Peter Bates > Service user and carer involvement in nurse education > Student recruitment

Student recruitment

“Approved education institutions, together with practice learning partners, must… ensure that service users and representatives from relevant stakeholder groups are engaged in partnership in student recruitment and selection ” Realising professionalism: Standards for education and training Part 1: Standards framework for nursing and midwifery education Published 17 May 2018, Standard 2:7.

Since 2015, Health Education England has expected Values Based Recruitment to be used to select the most appropriate workforce, from student selection through to the most senior appointments. NHS Values and the 6Cs from the Commissioning Board Chief Nursing Officer and Department of Health Chief Nursing Adviser together sum up the values that should shape these decisions.

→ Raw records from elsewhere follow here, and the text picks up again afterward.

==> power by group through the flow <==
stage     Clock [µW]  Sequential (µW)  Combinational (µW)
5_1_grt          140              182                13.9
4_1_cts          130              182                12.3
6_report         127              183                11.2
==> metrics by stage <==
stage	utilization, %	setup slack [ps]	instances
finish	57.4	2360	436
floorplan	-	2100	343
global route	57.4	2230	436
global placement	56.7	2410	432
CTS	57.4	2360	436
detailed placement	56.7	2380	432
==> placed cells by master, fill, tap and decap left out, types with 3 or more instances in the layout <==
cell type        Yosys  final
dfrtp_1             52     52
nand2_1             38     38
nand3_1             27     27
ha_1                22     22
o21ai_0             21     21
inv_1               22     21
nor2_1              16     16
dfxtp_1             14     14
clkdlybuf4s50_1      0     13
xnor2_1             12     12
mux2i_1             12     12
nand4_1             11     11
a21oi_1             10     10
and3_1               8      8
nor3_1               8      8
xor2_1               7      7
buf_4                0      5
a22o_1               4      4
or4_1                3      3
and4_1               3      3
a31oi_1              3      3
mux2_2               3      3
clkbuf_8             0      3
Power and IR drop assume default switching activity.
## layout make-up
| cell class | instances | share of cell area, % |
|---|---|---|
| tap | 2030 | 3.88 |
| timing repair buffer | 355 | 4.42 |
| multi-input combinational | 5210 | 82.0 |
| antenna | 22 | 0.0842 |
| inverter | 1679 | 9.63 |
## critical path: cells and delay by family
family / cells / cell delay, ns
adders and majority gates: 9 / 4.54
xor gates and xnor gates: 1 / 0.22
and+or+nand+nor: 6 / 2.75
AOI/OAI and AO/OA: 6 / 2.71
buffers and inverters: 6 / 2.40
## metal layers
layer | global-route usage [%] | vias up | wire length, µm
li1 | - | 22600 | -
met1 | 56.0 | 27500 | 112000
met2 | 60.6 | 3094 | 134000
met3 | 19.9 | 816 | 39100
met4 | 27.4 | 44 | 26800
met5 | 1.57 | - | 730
[config.mk]
export PLATFORM = sky130hd
export DESIGN_NAME = ControlUnit
export DESIGN_NICKNAME = ControlUnit
export VERILOG_FILES = /design/flow/design.v
export SDC_FILE = /design/flow/constraint.sdc
export NUM_CORES = 4
export LEC_CHECK = 1
export CORE_AREA = 10 10 99 99
export DIE_AREA = 0 0 109 109
[constraint.sdc]
current_design ControlUnit

set clk_period 2.0
set clk_io_pct 0.2

create_clock -name clk0 -period $clk_period

set non_clock_inputs [all_inputs -no_clocks]
set_input_delay [expr $clk_period * $clk_io_pct] -clock clk0 $non_clock_inputs
set_output_delay [expr $clk_period * $clk_io_pct] -clock clk0 [all_outputs]
**/design/flow/config.mk**
```make
export PLATFORM = sky130hd
export DESIGN_NAME = regfile
export DESIGN_NICKNAME = regfile
export VERILOG_FILES = /design/flow/design.v
export SDC_FILE = /design/flow/constraint.sdc
export NUM_CORES = 4
export LEC_CHECK = 1
export CORE_UTILIZATION = 50
```
**/design/flow/constraint.sdc**
```tcl
current_design regfile

set clk_period 7.0
set clk_io_pct 0.2

create_clock -name clk0 -period $clk_period [get_ports {clk}]

set non_clock_inputs [all_inputs -no_clocks]
set_input_delay [expr $clk_period * $clk_io_pct] -clock clk0 $non_clock_inputs
set_output_delay [expr $clk_period * $clk_io_pct] -clock clk0 [all_outputs]
```
**/design/flow/design.v**
```verilog
module regfile (
	input logic  [0:0 ] clk,		 
	input logic [0:0 ] we,		 
	input  logic[4:0 ] readaddr1,		 
	input  logic[4:0 ] readaddr2,		 
	input  logic[4:0 ] writeaddr,		 
	input  logic[31:0] writedata,		 
	output  logic [31:0] readdata1,	 
	output logic  [31:0] readdata2		 
);
logic [31:0] mem[31:0];
always_ff @(posedge clk) begin
	mem[0] = 32'b0;
	if (we) mem[writeaddr] <= writedata;
end
always_comb begin
	if (readaddr1 == 5'b0) readdata1 = 32'b0;
	else if (we && readaddr1 == writeaddr) readdata1 = writedata;
	else readdata1 = mem[readaddr1];
	if (readaddr2 == 5'b0) readdata2 = 32'b0;
	else if (we && readaddr2 == writeaddr) readdata2 = writedata;
	else readdata2 = mem[readaddr2];
end
endmodule
```
**/design/flow/run.sh**
```bash
#!/bin/bash
# OpenROAD 26Q1-2900-gdf79404cd8, Yosys 0.63+post, stock flow scripts
make -C /OpenROAD-flow-scripts/flow DESIGN_CONFIG=/design/flow/config.mk WORK_HOME=/design/flow/orfs finish
```
==> Slide: Implementation Results <==
Synthesis and Place & Route Summary

Outcome
  – Status: finished clean

Placed design
  – DP Cell Count: 4057
  – GP Congestion: 0.940
  – Port Buf Inserts: 112
  – Final HPWL DP: 94200 microns
  – Area post-placement: 51400 sq um

Detailed routing
  – Iter 0 DRT Violations: 2204
  – Avg Vias per Cell: 6.96
  – First-pass DRT Iterations: 6
  – Antenna Nets Post-Route: 0
  – Final WL: 163000 microns
  – Post-route DRC: 0
  – Routed WL per cell: 38.2 microns
  – Routed vias: 29646

Hold path
  – Hold Path Sink: mem[31][7]
  – Worst Hold Depth: 2
  – Worst hold path type: primary input to register
  – Hold_sp: writedata[7]

Floorplan
  – Initial core utilization: 0.506
  – Die H: 313 microns
  – Total die area: 97800 sq um
  – Cell Rows: 113
  – Core area: 95300 sq um
  – Io pins: 113
  – Die extent in x: 313 microns

Yosys
  – Mapped cell area: 48300 sq um
  – Ranking of synthesized cells by area: edfxtp_1 62%, mux4_2 17%, mux2i_1 4.4%
  – Leading area contributor after synthesis: edfxtp_1
  – Cell count after synthesis: 2747
  – Area leader share: 0.617
  – # Cells Yosys: 2747
  – YS chip area: 48300 sq um
  – Number of synthesized flops with an enable pin: 992
  – Commonest cells in the netlist: 992 x edfxtp_1, 373 x mux4_2, 211 x mux2i_1
  – Synth Warn #: 1
  – Unique cell types: 52
  – Async set or reset register ratio after synthesis: 0
  – Count leader, synth: edfxtp_1
  – Mean Syn Cell Area: 17.6 sq um
  – Prevailing post-synth register cell: edfxtp_1
  – Synth Seq Share: 0.630
  – Registers, synthesis: 1024

Critical path
  – Worst setup SP type: primary input
  – Crit path kind: primary input to primary output
  – CP Depth: 8
  – Slowest cell on the critical path: clkdlybuf4s50_1
  – Critical Path AT: 4630 ps
  – Worst Path Buf+Inv: 4
  – CP top delay family: buffers and inverters
  – Cell chain of the critical path: clkbuf_8, buf_4, buf_4, o22ai_1, nor3_1, a211oi_1, a21oi_1, clkdlybuf4s50_1
  – Max FO, Critical Path: 50
  – Crit path required time: 5600 ps
  – CP startpoint: readaddr2[2]
  – CP dominant cell by count: buf_4
  – Largest stage delay, worst path: 600 ps
  – Endpoint class of the critical path: primary output

Power and ir drop
  – Lkg Pwr: 0.0178 uW
  – Maximum vdd drop: 0.149 mV
  – PwrDens: 236 nW/um^2

CTS
  – H-tree depth: 3
  – CTS clock-pin slew for the worst setup and hold paths: 50 ps
  – CTS tree: yes
  – Cts bufs inserted: 110
  – Postcts setup bufs: 0
  – Maximum clock path buffer count: 3
  – Root Driver: clkbuf_16
  – CTS resizes: 0
  – Num Clock Sinks: 1024
  – CTS hold repair buffers: 0

Final layout
  – Area Growth Syn to Fin: 13.9%
  – FILL cells: 6955
  – Finished Core Util: 0.577
  – Largest regs: mem: 1024 flops
  – Largest reg by FF count: mem
  – Cell area after layout: 55000 sq um
  – Finished Layout Cells: 4262
  – Max FFs per register: 1024
  – Layout cells sized above 1: 0.282

STA
  – Endpoints failing setup: 0
  – Final min period: 6030 ps
  – Worst hold slack: 1720 ps
  – Worst Tran Pin Value: 938 ps
  – Final Cycle Share: 0.861
  – RSZ-0062 raised after global routing: no
  – Max Freq: 166 MHz
  – Fin. max-slew vios: 0
  – Total negative setup slack: 0 ps
  – Max_slew headroom: 0.373
  – Fin. Hold Viols: 0

Run
  – Max cap viols: 0
  – Log Warnings: 1248

GRT
  – Met1 Use GR: 0.456
  – Via count of the first global-routing pass: 32683
  – Total track usage: 0.377
  – Grt peak-use layer: met2
  – First-pass GRT wire length: 232000 microns
  – Met3 usage: 0.334
  – Largest net degree at the start of global routing: 80
  – GR Layer Usage met2: 0.510
  – Global route total overflow: 0
  – Antenna violations before repair: 4
$ cat flow/design.v
interface ahb2apb_interface(input logic PCLK, HCLK);
    parameter ADDR_WIDTH =32;
    parameter DATA_WIDTH =32;
    logic HRESETn, HSEL, HWRITE;
    logic [1:0] HTRANS;
    logic [ADDR_WIDTH-1:0] HADDR;
    logic [DATA_WIDTH-1:0] HWDATA, HRDATA;
    logic [2:0] HSIZE;
    logic HREADYIN, HREADYOUT, HRESP;
    logic PRESETn, PSEL, PENABLE, PWRITE, PREADY, PSLVERR;
    logic [ADDR_WIDTH-1:0] PADDR;
    logic [DATA_WIDTH-1:0] PWDATA, PRDATA;
    logic [(DATA_WIDTH/8)-1:0] PSTRB;
 endinterface
 module AHBLite_APB_Bridge #(
  parameter ADDR_WIDTH = 32,
  parameter DATA_WIDTH = 32
)
(
  input                           HRESETn, 
  input                           HCLK, 
  input                           HSEL, 
  input      [ADDR_WIDTH-1:0]     HADDR,   
  input      [DATA_WIDTH-1:0]     HWDATA,  
  input                           HWRITE, 
  input      [2:0]                HSIZE, 
  input      [2:0]                HBURST, 
  input      [3:0]                HPROT, 
  input      [1:0]                HTRANS, 
  input                           HMASTERLOCK, 
  input                           HREADYIN, 
  output reg                      HREADYOUT,
  output reg [DATA_WIDTH-1:0]     HRDATA, 
  output reg                      HRESP, 
  input                           PRESETn,
  input                           PCLK,
  output reg                      PSEL,
  output reg                      PENABLE,
  output     [2:0]                PPROT, 
  output reg                      PWRITE, 
  output reg [(DATA_WIDTH/8)-1:0] PSTRB, 
  output reg [ADDR_WIDTH-1:0]     PADDR, 
  output reg [DATA_WIDTH-1:0]     PWDATA, 
  input      [DATA_WIDTH-1:0]     PRDATA, 
  input                           PREADY,
  input                           PSLVERR 
);
parameter ST_AHB_IDLE     = 2'b00,
          ST_AHB_TRANSFER = 2'b01,
          ST_AHB_ERROR    = 2'b10;
reg  [1:0]            ahb_state;
wire                  ahb_transfer;
reg                   apb_treq;
reg                   apb_treq_toggle;
reg  [2:0]            apb_treq_sync;
wire                  apb_treq_pulse;
reg                   apb_tack;
reg                   apb_tack_toggle;
reg  [2:0]            apb_tack_sync;
wire                  apb_tack_pulse;
reg                   apb_tack_pulse_Q1;
reg  [ADDR_WIDTH-1:0] ahb_HADDR;
reg                   ahb_HWRITE;
reg  [2:0]            ahb_HSIZE;
reg  [DATA_WIDTH-1:0] ahb_HWDATA;
reg                   latch_HWDATA;
reg  [DATA_WIDTH-1:0] apb_PRDATA;
reg                   apb_PSLVERR;
reg  [DATA_WIDTH-1:0] apb_PRDATA_HCLK;
reg                   apb_PSLVERR_HCLK;
assign ahb_transfer = (HSEL & HREADYIN & (HTRANS == 2'b10 || HTRANS == 2'b11)) ? 1'b1 : 1'b0;
always@(posedge HCLK or negedge HRESETn)begin
  if(!HRESETn)begin      
    HREADYOUT  <= 1'b1;   
    HRESP      <= 1'b0;   
    HRDATA     <=  'd0;   
    ahb_HADDR  <=  'd0;    
    ahb_HWRITE <= 1'b0;    
    ahb_HSIZE  <=  'd0;    
    ahb_state  <= ST_AHB_IDLE;   
    apb_treq   <= 1'b0;  
  end else begin
    apb_treq   <= 1'b0;  
    case (ahb_state)
      ST_AHB_IDLE : begin     
        HREADYOUT  <= 1'b1;  
        HRESP      <= 1'b0;
        ahb_HADDR  <= HADDR;   
        ahb_HWRITE <= HWRITE;   
        ahb_HSIZE  <= HSIZE;    
        if(ahb_transfer)begin     
          ahb_state <= ST_AHB_TRANSFER;   
          HREADYOUT <= 1'b0;    
          apb_treq  <= 1'b1;    
        end
      end
      ST_AHB_TRANSFER : begin    
        HREADYOUT <= 1'b0;       
        if(apb_tack_pulse_Q1)begin   
          HRDATA <= apb_PRDATA_HCLK;   
          if(apb_PSLVERR_HCLK)begin   
            HRESP     <= 1'b1;        
            ahb_state <= ST_AHB_ERROR;  
          end else begin
            HREADYOUT <= 1'b1;   
            HRESP     <= 1'b0;   
            ahb_state <= ST_AHB_IDLE;  
          end
        end
      end
      ST_AHB_ERROR : begin   
        HREADYOUT <= 1'b1;   
        ahb_state <= ST_AHB_IDLE;  
      end
      default: begin
        ahb_state <= ST_AHB_IDLE;  
      end
    endcase
  end
end
always@(posedge HCLK or negedge HRESETn)begin
  if(!HRESETn)begin  
    ahb_HWDATA   <=  'd0;   
    latch_HWDATA <= 1'b0;   
  end else begin
    if(ahb_transfer && HWRITE) latch_HWDATA <= 1'b1;   
    else                       latch_HWDATA <= 1'b0;   
    if(latch_HWDATA)begin 
      ahb_HWDATA <= HWDATA; 
    end 
  end
end
always@(posedge HCLK or negedge HRESETn)begin
  if(!HRESETn)begin
    apb_treq_toggle <= 1'b0;
  end else begin
    if(apb_treq) apb_treq_toggle <= ~apb_treq_toggle;  
  end
end
always@(posedge PCLK or negedge PRESETn)begin
  if(!PRESETn)begin
     apb_treq_sync  <=  'd0;  
  end else begin
    apb_treq_sync <= {apb_treq_sync[1:0], apb_treq_toggle};  
  end
end
  assign apb_treq_pulse = apb_treq_sync[2] ^ apb_treq_sync[1];  
reg                   apb_treq_pulse_Q1;
reg  [ADDR_WIDTH-1:0] ahb_HADDR_PCLK;
reg                   ahb_HWRITE_PCLK;
reg  [2:0]            ahb_HSIZE_PCLK;
reg  [DATA_WIDTH-1:0] ahb_HWDATA_PCLK;
always@(posedge PCLK or negedge PRESETn)begin
  if(!PRESETn)begin
    apb_treq_pulse_Q1 <= 0;
    ahb_HADDR_PCLK    <= 0;
    ahb_HWRITE_PCLK   <= 0;
    ahb_HSIZE_PCLK    <= 0;
    ahb_HWDATA_PCLK   <= 0;
  end else begin
    apb_treq_pulse_Q1 <= apb_treq_pulse;
    if(apb_treq_pulse)begin
      ahb_HADDR_PCLK  <= ahb_HADDR;
      ahb_HWRITE_PCLK <= ahb_HWRITE;
      ahb_HSIZE_PCLK  <= ahb_HSIZE;
      ahb_HWDATA_PCLK <= ahb_HWDATA;
    end
  end
end
reg [(DATA_WIDTH/8)-1:0] lcl_PSTRB;
reg [1:0] apb_state;
parameter ST_APB_IDLE   = 2'b00,
          ST_APB_START  = 2'b01,
          ST_APB_ACCESS = 2'b10;
always@(posedge PCLK or negedge PRESETn)begin
  if(!PRESETn)begin
    apb_state   <= ST_APB_IDLE;
    PADDR       <=  'd0;
    PSEL        <=  'b0;
    PENABLE     <=  'b0;
    PWRITE      <=  'b0;
    PWDATA      <=  'b0;
    PSTRB       <=  'd0;
    apb_PSLVERR <= 1'b0;
    apb_tack    <= 1'b0;
    apb_PRDATA  <=  'd0;
  end else begin
    apb_tack    <= 1'b0;
    case (apb_state)
      ST_APB_IDLE: begin
        PSEL    <= 'b0;
        PENABLE <= 'b0;
        PWRITE  <= 'b0;
        if(apb_treq_pulse_Q1)begin
          apb_state <= ST_APB_START;
          PADDR     <= {ahb_HADDR_PCLK[ADDR_WIDTH-1:DATA_WIDTH/8], {{(DATA_WIDTH/8)}{1'b0}}};
          PSTRB     <= lcl_PSTRB;
          PSEL      <= 'b1;
          PWRITE    <= ahb_HWRITE_PCLK;
          PWDATA    <= ahb_HWDATA_PCLK;
        end
      end
      ST_APB_START: begin
        apb_state <= ST_APB_ACCESS;
        PSEL      <= 'b1;
        PENABLE   <= 'b1;
      end
      ST_APB_ACCESS: begin
        PENABLE <= PENABLE;
        PWRITE  <= PWRITE;
        if(PREADY)begin
          apb_state   <= ST_APB_IDLE;
          apb_tack    <= 1'b1;
          apb_PRDATA  <= PRDATA;
          PSEL        <= 'b0;
          PENABLE     <= 'b0;
          apb_PSLVERR <= PSLVERR;
        end
      end
    endcase
  end
end
always@(posedge PCLK or negedge PRESETn)begin
  if(!PRESETn)begin
    apb_tack_toggle <= 1'b0;
  end else begin
    if(apb_tack) apb_tack_toggle <= ~apb_tack_toggle;
  end
end
always@(posedge HCLK or negedge HRESETn)begin
  if(!HRESETn)begin
    apb_tack_sync <= 'd0;
  end else begin
    apb_tack_sync <= {apb_tack_sync[1:0], apb_tack_toggle};
  end
end
assign apb_tack_pulse = apb_tack_sync[2] ^ apb_tack_sync[1];
always@(posedge HCLK or negedge HRESETn)begin
  if(!HRESETn)begin
    apb_tack_pulse_Q1 <= 0;
    apb_PRDATA_HCLK   <= 0;
    apb_PSLVERR_HCLK  <= 0;
  end else begin
    apb_tack_pulse_Q1 <= apb_tack_pulse;
    if(apb_tack_pulse)begin
      apb_PRDATA_HCLK  <= apb_PRDATA;
      apb_PSLVERR_HCLK <= apb_PSLVERR;
    end
  end
end
reg [127:0] pstrb;
reg [6:0]   addr_mask;
always@(*)begin
  case(DATA_WIDTH/8)
    'd0: addr_mask <= 'h00;
    'd1: addr_mask <= 'h01;
    'd2: addr_mask <= 'h03;
    'd3: addr_mask <= 'h07;
    'd4: addr_mask <= 'h0f;
    'd5: addr_mask <= 'h1f;
    'd6: addr_mask <= 'h3f;
    'd7: addr_mask <= 'h7f;
  endcase
  case(ahb_HSIZE)
    'd1:     pstrb <= 'h3;
    'd2:     pstrb <= 'hf;
    'd3:     pstrb <= 'hff;
    'd4:     pstrb <= 'hffff;
    'd5:     pstrb <= 'hffff_ffff;
    'd6:     pstrb <= 'hffff_ffff_ffff_ffff;
    'd7:     pstrb <= 'hffff_ffff_ffff_ffff_ffff_ffff_ffff_ffff;
    default: pstrb <= 'h1;
  endcase
end
always@(posedge HCLK or negedge HRESETn)begin
  if(!HRESETn)begin
    lcl_PSTRB <= 0;
  end else begin
    lcl_PSTRB <= pstrb[DATA_WIDTH/8-1:0] << (ahb_HADDR & addr_mask);
  end
end
endmodule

​Service users and carers should be involved in the process by which students are recruited (you may wish to check out the webpages on Student Assessment and Clinical Placements too, as these are also places where service users and carers are using their skills to assess students). The process you use to review your approach to student recruitment can also include service users and carers, Possible mechanisms for involving service users and carers in student recruitment include:

  • They may attend sessions that introduce the learning provider to the candidates and explain their role.
  • They may undergo training to develop their understanding of the process, selection criteria, equal opportunities considerations, decision making and appeals processes.
  • They may take a part in a role-play of a patient interview that is then assessed by others. At King’s College London, service users and carers have created a digital story that is used at one station in the multiple mini interview (MMI) process.
  • They may join the group that decides on selection criteria, observes sample interviews and suggests changes.
  • Each selection panel may include one or more public contributors.
  • One of the ‘multiple mini interview’ stations may be staffed by public contributors. At King’s, the person who appears on the digital story does not staff the station where it is used.
  • They may formally score candidates and have equal voting power to other panel members.
  • Data may be collected and analysed to find out what proportion of students met a service user/carer during their section process, how often the views of public contributors align with those of clinical or academic staff, what happens when there is disagreement, and whose assessment is the best predictor of career success.
  • They may be members of the panel that reviews the process by which students are recruited.

Examples

  • At the University of Wolverhampton, service users and staff attend annual training together on student selection
  • At Teesside University and De Montfort University, service users and carers have helped to design interview questions and scenarios.
  • At the University of Essex and the University of Southampton, service users and carers observe a group discussion and score individual candidates
  • At Birmingham City University, adults with learning disabilities shaped the interview questions and then were filmed asking them, so that applicants watched them on ipad and answered to camera.
  • At De Montford University and Edge Hill University, service users and carers who are part of a selection panel may adapt questions or add new questions spontaneously as the need arises in order to make a judgement against the clearly defined selection criteria.
  • At Anglia Ruskin University, service users and carers staff one of the stations in the Multiple Mini Interview circuit and then the scores from all the stations are aggregated.
  • At Sheffield Hallam University and the University of Manchester, service users and carers are full members of the selection panel. The panel has a discussion and then awards a single score.
  • At University Campus Suffolk, service users and carers are full members of the selection panel and submit their individual scores for aggregation to form the panel decision.
  • At Birmingham City University, service users have helped with moderation of the student recruitment process.
  • At Bucks New University, service users and carers joined academics in the panel that reviewed the process by which students were recruited and recommended changes.
  • At the University of Hertfordshire, children from a primary school helped with the process of recruiting student nurses.
  • At Bournemouth University, service Users and carers are engaged in the whole interview process of adult and mental health students nurses. They independently assess the candidates in both a group discussion and one-to-one interviews alongside academic and professional staff. Service users, along with academic and clinical staff then discuss the candidates and a group score is identified. Service users were also involved in the evaluation of this approach.